English settler, captain, and planter

Henry Powell (c. 1600–1658), was an early English settler, captain, and planter on the Barbados Colony.

Little is known about Captain Henry Powell, brother to Captain John Powell and uncle of Governor John Powell Junior, who became a planter and leading player in the early colonization of the island of Barbados in the mid-17 century.

==Powell in Barbados==

In 1625, whilst returning from Brazil, his brother, Captain John Powell briefly landed on the leeward coast of the inhabited island of ‘Barbadoes’ and in traditional manner claimed it in the name of his monarch King James I of England and James VI of Scotland.

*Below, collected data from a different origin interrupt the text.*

== raven ==
## mac_array_4x4
module mac_array_4x4 (
    input wire clk,
    input wire rst_n,
    input wire en,
    input wire load_acc,
    input wire [15:0] a_in_0,
    input wire [15:0] a_in_1,
    input wire [15:0] a_in_2,
    input wire [15:0] a_in_3,
    input wire [15:0] b_in_0,
    input wire [15:0] b_in_1,
    input wire [15:0] b_in_2,
    input wire [15:0] b_in_3,
    input wire [511:0] partial_sum_init,
    output wire [31:0] result_0_0, result_0_1, result_0_2, result_0_3,
    output wire [31:0] result_1_0, result_1_1, result_1_2, result_1_3,
    output wire [31:0] result_2_0, result_2_1, result_2_2, result_2_3,
    output wire [31:0] result_3_0, result_3_1, result_3_2, result_3_3
);
Size in the first run: ~18000 cells after synthesis, about 900 flip-flops, ~1200 I/O pins, ~180000 sq um of cells after synthesis.
clock: 28.3 ns
lec_check: 0
cap_margin: 20
cell_pad_in_sites_detail_placement: 1
cell_pad_in_sites_global_placement: 2
core_margin: 9
core_utilization: 40
cts_cluster_size: 13
gpl_routability_driven: 0
place_density_lb_addon: 0.24
slew_margin: 0
tns_end_percent: 50
run.sh (not shown) runs the stock make flow with config.mk's settings and CLKGATE_MAP_FILE=.
Per the final summary, raven finished and its layout is clean on timing, DRC and antenna.
#### Input delta (fjord over raven)
==> flow/config.mk <==
export PLATFORM = sky130hd
export DESIGN_NAME = mac_array_4x4
export DESIGN_NICKNAME = mac_array_4x4
export VERILOG_FILES = /design/flow/design.v
export SDC_FILE = /design/flow/constraint.sdc
export NUM_CORES = 4
export LEC_CHECK = 0
export CAP_MARGIN = 20
export CORE_MARGIN = 2
export CORE_UTILIZATION = 58
export MAX_ROUTING_LAYER = met4
export SETUP_SLACK_MARGIN = 3.89
export SLEW_MARGIN = 20
==> flow/constraint.sdc <==
create_clock -name core_clock -period 14.5 [get_ports {clk}]
set_input_delay 2.9000 -clock core_clock [delete_from_list [all_inputs] [get_ports {clk}]]
set_output_delay 2.9000 -clock core_clock [all_outputs]
set_load 0.01 [all_outputs]
==> comparison <==
- To summarise fjord: no stage aborted, but the layout did not pass its checks, failing on negative setup slack.
- raven → fjord: number of tap cells inserted fell by about 30%; setup violation total in the final timing report went up.
- Lower number of stages on the worst setup path goes to raven over fjord.
Setup changes, fjord to willow
-- flow/config.mk --
<<< fjord, line 10
export CORE_UTILIZATION = 58
export MAX_ROUTING_LAYER = met4
export SETUP_SLACK_MARGIN = 3.89
>>> willow, line 10
export CORE_UTILIZATION = 61
==> flow/constraint.sdc <==
create_clock -name core_clock -period 17.3 [get_ports {clk}]
set_input_delay 3.4600 -clock core_clock [delete_from_list [all_inputs] [get_ports {clk}]]
set_output_delay 3.4600 -clock core_clock [all_outputs]
set_load 0.01 [all_outputs]
- Summary — placement-stage worst setup slack, willow relative to fjord: higher, by 1.26 ns.
- Routed wire length went down by a few percent going from fjord to willow.
- willow vs. fjord: total negative slack for setup checks went up by 2.89 ns.
- Summary of willow over fjord: wire length per cell after detailed routing lower, final worst slack higher, DRC violations left roughly the same.
- willow: all stages complete, timing, DRC and antenna checks passed
- Core area, willow and fjord: higher on fjord
- Overall fraction of global-route tracks in use for willow: 0.38 points down relative to fjord
Here is what was changed in the inputs of cedar compared with willow.
-- flow/config.mk --
<<< willow, line 10
export CORE_UTILIZATION = 61
>>> cedar, line 10
export CORE_UTILIZATION = 68
export HOLD_SLACK_MARGIN = -0.08
==> flow/constraint.sdc <==
create_clock -name core_clock -period 14.1 [get_ports {clk}]
set_input_delay 2.8200 -clock core_clock [delete_from_list [all_inputs] [get_ports {clk}]]
set_output_delay 2.8200 -clock core_clock [all_outputs]
set_load 0.01 [all_outputs]
### Flow results
- Although cedar finished all stages, its layout failed final checks on negative setup slack.
- Of the two values seen for capturing element of the worst setup path, pe_row[0].pe_col[2].pe_inst.accumulator[31]$_DFFE_PN0P_ was produced by willow and pe_row[3].pe_col[0].pe_inst.accumulator[31]$_DFFE_PN0P_ by cedar.
- On count of non-filler cells in the finished layout, cedar and willow are basically level.
- On number of placed instances, taps included, cedar and willow are neck and neck.
- Looking at global routing usage summed across all routing layers across cedar and willow, the one that comes out lower is willow.
- Compared with willow, in cedar final area picked up an extra 5100 sq um, number of filler instances in the final layout lost about 24%, number of buffers on the longest clock path lost 1.
- cedar against willow: starting DRC count in detailed routing up 1296.
- cedar -> willow: final hold violation count delta 0, exact match
- Compared with willow, in cedar register-to-register slack shows a reduction of 1.31 ns, number of nets in the finished design up 1.7%.
### cedar -> harbor
-- flow/config.mk --
<<< cedar, line 11
export HOLD_SLACK_MARGIN = -0.08
>>> harbor, line 11
export CTS_CLUSTER_SIZE = 47
==> flow/constraint.sdc <==
create_clock -name core_clock -period 15.0 [get_ports {clk}]
set_input_delay 3.0000 -clock core_clock [delete_from_list [all_inputs] [get_ports {clk}]]
set_output_delay 3.0000 -clock core_clock [all_outputs]
set_load 0.01 [all_outputs]
==> results <==
On register-to-register slack, cedar loses to harbor.
harbor had finished all stages when the layout checks came back failing, citing negative setup slack.
Slew of the pin with the lowest slew margin: harbor < cedar
Post-layout instance count excluding filler cells came out lower on harbor than on cedar.
harbor vs cedar, final non-filler cell area went down by about 1.3%.
Changes observed in harbor relative to cedar: post-route core utilization decreased 1.0 points, inverter count essentially unchanged.
harbor vs. cedar: via count of the first global-routing pass lost 1403; wire length lost about 0.36%.
Changes in zinc relative to harbor:
-- flow/config.mk --
<<< harbor, line 10
export CORE_UTILIZATION = 68
export CTS_CLUSTER_SIZE = 47
>>> zinc, line 10
export CORE_UTILIZATION = 40
==> flow/constraint.sdc <==
create_clock -name core_clock -period 18.0 [get_ports {clk}]
set_input_delay 3.6000 -clock core_clock [delete_from_list [all_inputs] [get_ports {clk}]]
set_output_delay 3.6000 -clock core_clock [all_outputs]
set_load 0.01 [all_outputs]
### Flow results
zinc finished all stages; the layout is clean. Compared with harbor, in zinc number of clock-tree buffers in the layout saw an increase, site row count increased by 31% relative to the old numbers. In zinc, the critical path data required time came out 3.07 ns above the value in harbor. Pre-CTS worst setup slack | zinc above harbor. harbor → zinc: global routing met1 resource utilization saw a decrease; final setup TNS climbed 0.64 ns.
Design fm_lpr_fir, start of the top module:
module fm_lpr_fir (
    input  logic        clock,
    input  logic        reset,
    input  logic [31:0] x_in,
    output logic        x_rd_en,
    input  logic        x_empty,
    output logic [31:0] y_out,
    input  logic        y_out_full,
    output logic        y_wr_en
);
localparam AUDIO_LPR_COEFF_TAPS = 32;
localparam [AUDIO_LPR_COEFF_TAPS*32-1:0] AUDIO_LPR_COEFFS = {
    32'hfffffffd, 32'hfffffffa, 32'hfffffff4, 32'hffffffed, 32'hffffffe5, 32'hffffffdf, 32'hffffffe2, 32'hfffffff3,
    32'h00000015, 32'h0000004e, 32'h0000009b, 32'h000000f9, 32'h0000015d, 32'h000001be, 32'h0000020e, 32'h00000243,
    32'h00000243, 32'h0000020e, 32'h000001be, 32'h0000015d, 32'h000000f9, 32'h0000009b, 32'h0000004e, 32'h00000015,
    32'hfffffff3, 32'hffffffe2, 32'hffffffdf, 32'hffffffe5, 32'hffffffed, 32'hfffffff4, 32'hfffffffa, 32'hfffffffd
};
fir #(
    .TAPS(AUDIO_LPR_COEFF_TAPS),
    .DECIMATION(8),
    .DATA_SIZE(32),
    .GLOBAL_COEFF(AUDIO_LPR_COEFFS),
    .UNROLL(4)
) fir_lpr_inst (
    .clock(clock),
    .reset(reset),
    .x_in(x_in),
    .x_rd_en(x_rd_en),
    .x_empty(x_empty),
    .y_out(y_out),
    .y_out_full(y_out_full),
    .y_wr_en(y_wr_en)
);
endmodule
Settings: LEC_CHECK=0, CAP_MARGIN=35, CORE_MARGIN=2, CORE_UTILIZATION=72, CTS_CLUSTER_DIAMETER=133, HOLD_SLACK_MARGIN=-0.04, MAX_ROUTING_LAYER=met4, SETUP_SLACK_MARGIN=-0.53, SLEW_MARGIN=20; clock period 7.08 ns.
run.sh (not shown) runs the stock make flow with config.mk's settings and CLKGATE_MAP_FILE=.
The first run finished but failed the layout checks on negative setup slack.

Rushing back to England John Powell sought aid and sponsorship from Sir William Courteen (a royalist) along with Peter Courteen, John Moncy and his own brother Henry Powell to settle the island, against an opposing faction in the roundhead Earl James Hay.

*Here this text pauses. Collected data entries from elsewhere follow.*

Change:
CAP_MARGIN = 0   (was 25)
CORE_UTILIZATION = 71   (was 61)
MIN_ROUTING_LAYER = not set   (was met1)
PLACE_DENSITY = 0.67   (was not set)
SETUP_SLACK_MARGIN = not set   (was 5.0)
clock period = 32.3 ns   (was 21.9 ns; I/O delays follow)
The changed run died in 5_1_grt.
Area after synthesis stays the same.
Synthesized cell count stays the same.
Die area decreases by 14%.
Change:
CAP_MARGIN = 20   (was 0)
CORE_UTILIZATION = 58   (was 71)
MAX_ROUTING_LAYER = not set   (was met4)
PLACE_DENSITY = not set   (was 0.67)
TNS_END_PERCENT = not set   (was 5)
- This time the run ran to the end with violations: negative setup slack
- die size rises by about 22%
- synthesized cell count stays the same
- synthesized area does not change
== north ==
## fifo
module fifo(input wire clk,reset,wr,rd, input wire[15:0] d_in, output wire full,empty, output wire[15:0] d_out);
export LEC_CHECK = 0
export CAP_MARGIN = 25
export CELL_PAD_IN_SITES_DETAIL_PLACEMENT = 0
export CORE_MARGIN = 2
export CORE_UTILIZATION = 40
export GPL_TIMING_DRIVEN = 0
export PLACE_DENSITY = 0.6
export SLEW_MARGIN = 35
export TNS_END_PERCENT = 60
create_clock -name core_clock -period 5.0 [get_ports {clk}]
run.sh (not shown) runs the stock make flow with config.mk's settings and CLKGATE_MAP_FILE=.
> inputs changed (north -> south)
Settings: CAP_MARGIN now 20, was 25; CELL_PAD_IN_SITES_DETAIL_PLACEMENT no longer set, was 0; GPL_TIMING_DRIVEN no longer set, was 0; TNS_END_PERCENT no longer set, was 60; SLEW_MARGIN now 20, was 35; CTS_CLUSTER_SIZE now 25, previously not set; CORE_UTILIZATION now 70, was 40; the clock period (ns, I/O delays scaled along) now 3.46, was 5.0.
[summary]
Between north and south, the flop and latch count out of synthesis does not differ in any meaningful way. Area growth from synthesis to layout in south vs north: down 3.5 points. north → south: non-clock buffering overhead in the final layout shows a reduction of 2.1 points; post-placement cell area shows a reduction of about 4%. Every stage of the flow completed for south, and the final layout passed the timing, design-rule and antenna checks.

fifo again, from the RTL that the note above started with.
clock: 4.49 ns
lec_check: 0
cap_margin: 20
core_margin: 2
core_utilization: 60
place_density: 0.6
slew_margin: 20
The first run went through all stages and came out clean.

With Henry Powell placed in command of 80 men on board a ship, so began the fraught colonization and early founding of the island of Barbados as this small number of people (which included ten captured negroes) landed at what was to become Holetown on 20 February 1627. A struggle began to claim ownership and begin this new world for themselves and to expand the British domain for its monarchy. Henry's nephew, also named John Powell Jr was put in charge as governor.

Governance and law was in much dispute from this early period with Hay and Charles Wolverston also seeking and being granted Governorship of the island and they soon appointed twelve assistants with John Swan (as first lieutenant governor), followed by the having Governor John Powell, Jnr and some of his supporters arrested.

Wolverston had himself named governor of the entire island and Carlisle was acknowledged as ‘lord and owner of the said island’, it was not long before the Courteen group through Philip Herbert had John Powell Jr reconfirmed as the island's governor.

However Henry Powell returned with 100 men as reinforcement and on 26 February 1629 freed his nephew and jailed Wolverston (along with deputy governor William Deane, who had changed sides).

Just three months later (9 April 1629) his nephew, the Governor, was taken prisoner and after almost a month in chains was subsequently taken by Spaniards to the island of Nevis all of which caused his death.

At the end of his own life Henry Powell gave a deposition (25 February 1657) recounting these events, this was shortly before he granted his Indian slaves their freedom.